I actually experienced and lived a paradox: the combination of the obsession with detail, with all the details, I needed during the creation of this film, with the continual pleasure of being surprised, of living in the moment of creation of emotional "accidents". I also learned at first hand the capacity for resilience needed to fight the battle to direct your first film. Finally on a more personal note, the film was cathartic for me, because it freed some irrational feelings and fears.

What are your influences?

My influences cross over all the arts; they are powerful artists and works which shaped and inspired my passion for cinema. The first film that had a real impact on me was Bleu by Kieslowski, which I discovered when I was 13. I was moved and affected by the female lead character and by Zbigniew Preisner's music. It was at that moment that I decided that I would write and that I would become a film director.

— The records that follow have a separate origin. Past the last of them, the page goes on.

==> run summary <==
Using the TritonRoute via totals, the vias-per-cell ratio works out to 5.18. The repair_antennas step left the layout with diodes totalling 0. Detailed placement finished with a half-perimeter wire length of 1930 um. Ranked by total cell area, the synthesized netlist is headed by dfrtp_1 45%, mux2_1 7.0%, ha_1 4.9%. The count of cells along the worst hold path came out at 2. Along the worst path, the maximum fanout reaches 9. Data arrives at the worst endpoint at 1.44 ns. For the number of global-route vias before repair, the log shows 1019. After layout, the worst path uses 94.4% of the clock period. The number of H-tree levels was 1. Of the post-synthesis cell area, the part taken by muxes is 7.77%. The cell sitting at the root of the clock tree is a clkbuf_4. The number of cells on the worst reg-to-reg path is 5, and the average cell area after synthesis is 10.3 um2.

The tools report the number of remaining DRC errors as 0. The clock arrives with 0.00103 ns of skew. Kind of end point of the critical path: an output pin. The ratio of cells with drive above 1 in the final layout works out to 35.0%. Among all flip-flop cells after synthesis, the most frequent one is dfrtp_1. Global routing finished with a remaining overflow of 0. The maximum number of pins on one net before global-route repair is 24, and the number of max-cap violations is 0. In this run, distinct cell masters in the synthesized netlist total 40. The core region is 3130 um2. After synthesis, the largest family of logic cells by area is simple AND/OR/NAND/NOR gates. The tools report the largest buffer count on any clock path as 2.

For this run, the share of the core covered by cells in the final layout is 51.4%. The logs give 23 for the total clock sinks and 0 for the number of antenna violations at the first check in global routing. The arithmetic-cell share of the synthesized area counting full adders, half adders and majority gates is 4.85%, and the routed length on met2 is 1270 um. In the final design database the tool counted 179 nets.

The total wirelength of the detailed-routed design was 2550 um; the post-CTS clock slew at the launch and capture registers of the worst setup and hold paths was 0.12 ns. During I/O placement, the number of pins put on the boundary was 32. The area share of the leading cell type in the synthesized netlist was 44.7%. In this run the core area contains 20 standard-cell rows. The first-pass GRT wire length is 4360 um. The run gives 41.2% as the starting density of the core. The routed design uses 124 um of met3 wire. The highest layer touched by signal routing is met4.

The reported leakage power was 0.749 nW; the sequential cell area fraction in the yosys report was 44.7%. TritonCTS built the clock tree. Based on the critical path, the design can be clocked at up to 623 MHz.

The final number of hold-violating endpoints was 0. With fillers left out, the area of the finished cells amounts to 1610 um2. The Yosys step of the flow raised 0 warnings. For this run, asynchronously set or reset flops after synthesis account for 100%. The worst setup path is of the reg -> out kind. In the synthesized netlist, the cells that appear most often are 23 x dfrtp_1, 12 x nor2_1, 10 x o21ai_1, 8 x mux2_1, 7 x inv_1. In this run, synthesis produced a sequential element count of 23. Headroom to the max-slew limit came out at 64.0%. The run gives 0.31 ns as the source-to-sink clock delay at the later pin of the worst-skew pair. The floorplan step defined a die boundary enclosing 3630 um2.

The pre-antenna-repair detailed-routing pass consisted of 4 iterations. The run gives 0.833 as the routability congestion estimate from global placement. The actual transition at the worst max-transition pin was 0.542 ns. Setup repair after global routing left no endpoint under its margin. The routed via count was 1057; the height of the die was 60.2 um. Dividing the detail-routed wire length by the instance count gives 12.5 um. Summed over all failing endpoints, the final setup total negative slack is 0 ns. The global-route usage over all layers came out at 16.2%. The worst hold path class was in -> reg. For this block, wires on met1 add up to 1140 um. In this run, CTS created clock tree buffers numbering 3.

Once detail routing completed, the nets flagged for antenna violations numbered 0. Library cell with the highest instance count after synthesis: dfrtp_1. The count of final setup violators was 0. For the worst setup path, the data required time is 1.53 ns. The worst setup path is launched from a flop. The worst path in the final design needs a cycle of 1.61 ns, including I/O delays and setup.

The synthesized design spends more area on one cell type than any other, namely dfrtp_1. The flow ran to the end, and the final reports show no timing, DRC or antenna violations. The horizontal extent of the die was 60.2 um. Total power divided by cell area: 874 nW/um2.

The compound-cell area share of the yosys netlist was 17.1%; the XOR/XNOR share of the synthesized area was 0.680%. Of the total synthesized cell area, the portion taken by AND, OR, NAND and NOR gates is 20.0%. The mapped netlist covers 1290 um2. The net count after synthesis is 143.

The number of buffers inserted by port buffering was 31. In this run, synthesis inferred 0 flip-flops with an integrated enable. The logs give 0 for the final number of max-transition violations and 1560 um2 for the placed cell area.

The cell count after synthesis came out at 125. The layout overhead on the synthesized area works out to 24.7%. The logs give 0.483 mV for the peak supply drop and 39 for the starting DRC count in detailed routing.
### src/rtl/cnt4_core.sv
// WIDTH-bit synchronous up-counter datapath.
// clr has priority over en; rc flags the all-ones value.
module cnt4_core
  import cnt4_ctrl_pkg::*;
#(
  parameter int unsigned WIDTH = CNT4_WIDTH
) (
  input  logic             clk,
  input  logic             rst_n,
  input  logic             clr,
  input  logic             en,
  output logic [WIDTH-1:0] count,
  output logic             rc
);

  // Count register: clear wins, otherwise advance when enabled.
  always_ff @(posedge clk or negedge rst_n) begin
    if (!rst_n) begin
      count <= '0;
    end else if (clr) begin
      count <= '0;
    end else if (en) begin
      count <= count + 1'b1;
    end
  end

  assign rc = &count;

endmodule

### src/rtl/cnt4_timer_ctrl.sv
// Sequencing controller around the cnt4_core counter datapath.
// Handles start/stop/hold, one-shot vs periodic runs, terminal-count tick,
// done flag and a saturating count of completed periods.
// Optional feature macro: CNT4_PRESCALE_EN (adds a PRESCALE_DIV clock prescaler
// in front of the count advance).
module cnt4_timer_ctrl
  import cnt4_ctrl_pkg::*;
#(
  parameter int unsigned WIDTH        = CNT4_WIDTH,
  parameter int unsigned PRESCALE_DIV = 4
) (
  input  logic             clk,
  input  logic             rst_n,
  input  logic             start,
  output logic             start_ready,
  input  logic             stop,
  input  logic             hold,
  input  logic             periodic,
  input  logic [WIDTH-1:0] period,
  output logic             busy,
  output logic             done,
  output logic             tick,
  output logic [WIDTH-1:0] count,
  output logic [WIDTH-1:0] wrap_cnt
);

  localparam logic [31:0] WRAP_MAX = 32'((64'd1 << WIDTH) - 64'd1);

  if (PRESCALE_DIV < 2) begin : g_bad_prescale
    $error("PRESCALE_DIV must be at least 2");
  end

  cnt4_state_e      state_q, state_d;
  logic [WIDTH-1:0] period_q;
  logic             mode_q;
  logic [WIDTH-1:0] wrap_q;

  logic             start_acc;
  logic             stop_busy;
  logic             run_en;
  logic             pre_strobe;
  logic             adv;
  logic             at_term;
  logic             core_clr;
  logic             core_en;
  logic             core_rc;

  assign busy        = (state_q == ST_RUN) || (state_q == ST_HOLD);
  assign done        = (state_q == ST_DONE);
  assign start_ready = (state_q == ST_IDLE) || (state_q == ST_DONE);

  assign start_acc = start && start_ready;
  assign stop_busy = stop && busy;

  // HOLD with hold released counts as running: the count resumes on that very
  // cycle, so a hold of N cycles delays the tick by exactly N cycles.
  assign run_en = busy && !hold && !stop;

`ifdef CNT4_PRESCALE_EN
  localparam int unsigned      PRE_W    = (PRESCALE_DIV > 2) ? $clog2(PRESCALE_DIV) : 1;
  localparam logic [PRE_W-1:0] PRE_LAST = PRE_W'(PRESCALE_DIV - 1);

  logic [PRE_W-1:0] pre_q;

  // Prescaler: cycles 0..PRESCALE_DIV-1 while running, frozen while held.
  always_ff @(posedge clk or negedge rst_n) begin
    if (!rst_n) begin
      pre_q <= '0;
    end else if (start_acc || stop_busy) begin
      pre_q <= '0;
    end else if (run_en) begin
      pre_q <= (pre_q == PRE_LAST) ? '0 : pre_q + 1'b1;
    end
  end

  assign pre_strobe = (pre_q == PRE_LAST);
`else
  assign pre_strobe = 1'b1;
`endif

  assign adv = run_en && pre_strobe;

  // An all-ones terminal count is taken from the core's rc flag directly.
  assign at_term = (period_q == '1) ? core_rc : (count == period_q);

  assign tick     = adv && at_term;
  assign core_clr = start_acc || tick || stop_busy;
  assign core_en  = adv && !at_term;

  cnt4_core #(
    .WIDTH (WIDTH)
  ) u_core (
    .clk   (clk),
    .rst_n (rst_n),
    .clr   (core_clr),
    .en    (core_en),
    .count (count),
    .rc    (core_rc)
  );

  // State register.
  always_ff @(posedge clk or negedge rst_n) begin
    if (!rst_n) begin
      state_q <= ST_IDLE;
    end else begin
      state_q <= state_d;
    end
  end

  // Next-state logic: stop beats hold, hold beats terminal-count completion.
  always_comb begin
    state_d = state_q;
    unique case (state_q)
      ST_IDLE: begin
        if (start_acc) state_d = ST_RUN;
      end
      ST_RUN, ST_HOLD: begin
        if (stop)                 state_d = ST_IDLE;
        else if (hold)            state_d = ST_HOLD;
        else if (tick && !mode_q) state_d = ST_DONE;
        else                      state_d = ST_RUN;
      end
      ST_DONE: begin
        if (start_acc) state_d = ST_RUN;
        else if (stop) state_d = ST_IDLE;
      end
      default: state_d = ST_IDLE;
    endcase
  end

  // Run configuration is captured only when a start is accepted.
  always_ff @(posedge clk or negedge rst_n) begin
    if (!rst_n) begin
      period_q <= '0;
      mode_q   <= 1'b0;
    end else if (start_acc) begin
      period_q <= period;
      mode_q   <= periodic;
    end
  end

  // Completed-period counter: cleared on start, saturating on each tick.
  always_ff @(posedge clk or negedge rst_n) begin
    if (!rst_n) begin
      wrap_q <= '0;
    end else if (start_acc) begin
      wrap_q <= '0;
    end else if (tick) begin
      wrap_q <= WIDTH'(sat_inc(32'(wrap_q), WRAP_MAX));
    end
  end

  assign wrap_cnt = wrap_q;

endmodule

Could you tell us about your next project?

I have actually got two screenplays in development: Le Verbe aimer (The Verb to Love) and Le Chant de la terre (The Song of the Earth), as well as a stage play, La Constance des sentiments (The Constancy of Feelings). At the same time, photography has a central place in my life. I have been developing Résistances, an experimental project which brings together photography, filmed images and stage performances, for several years.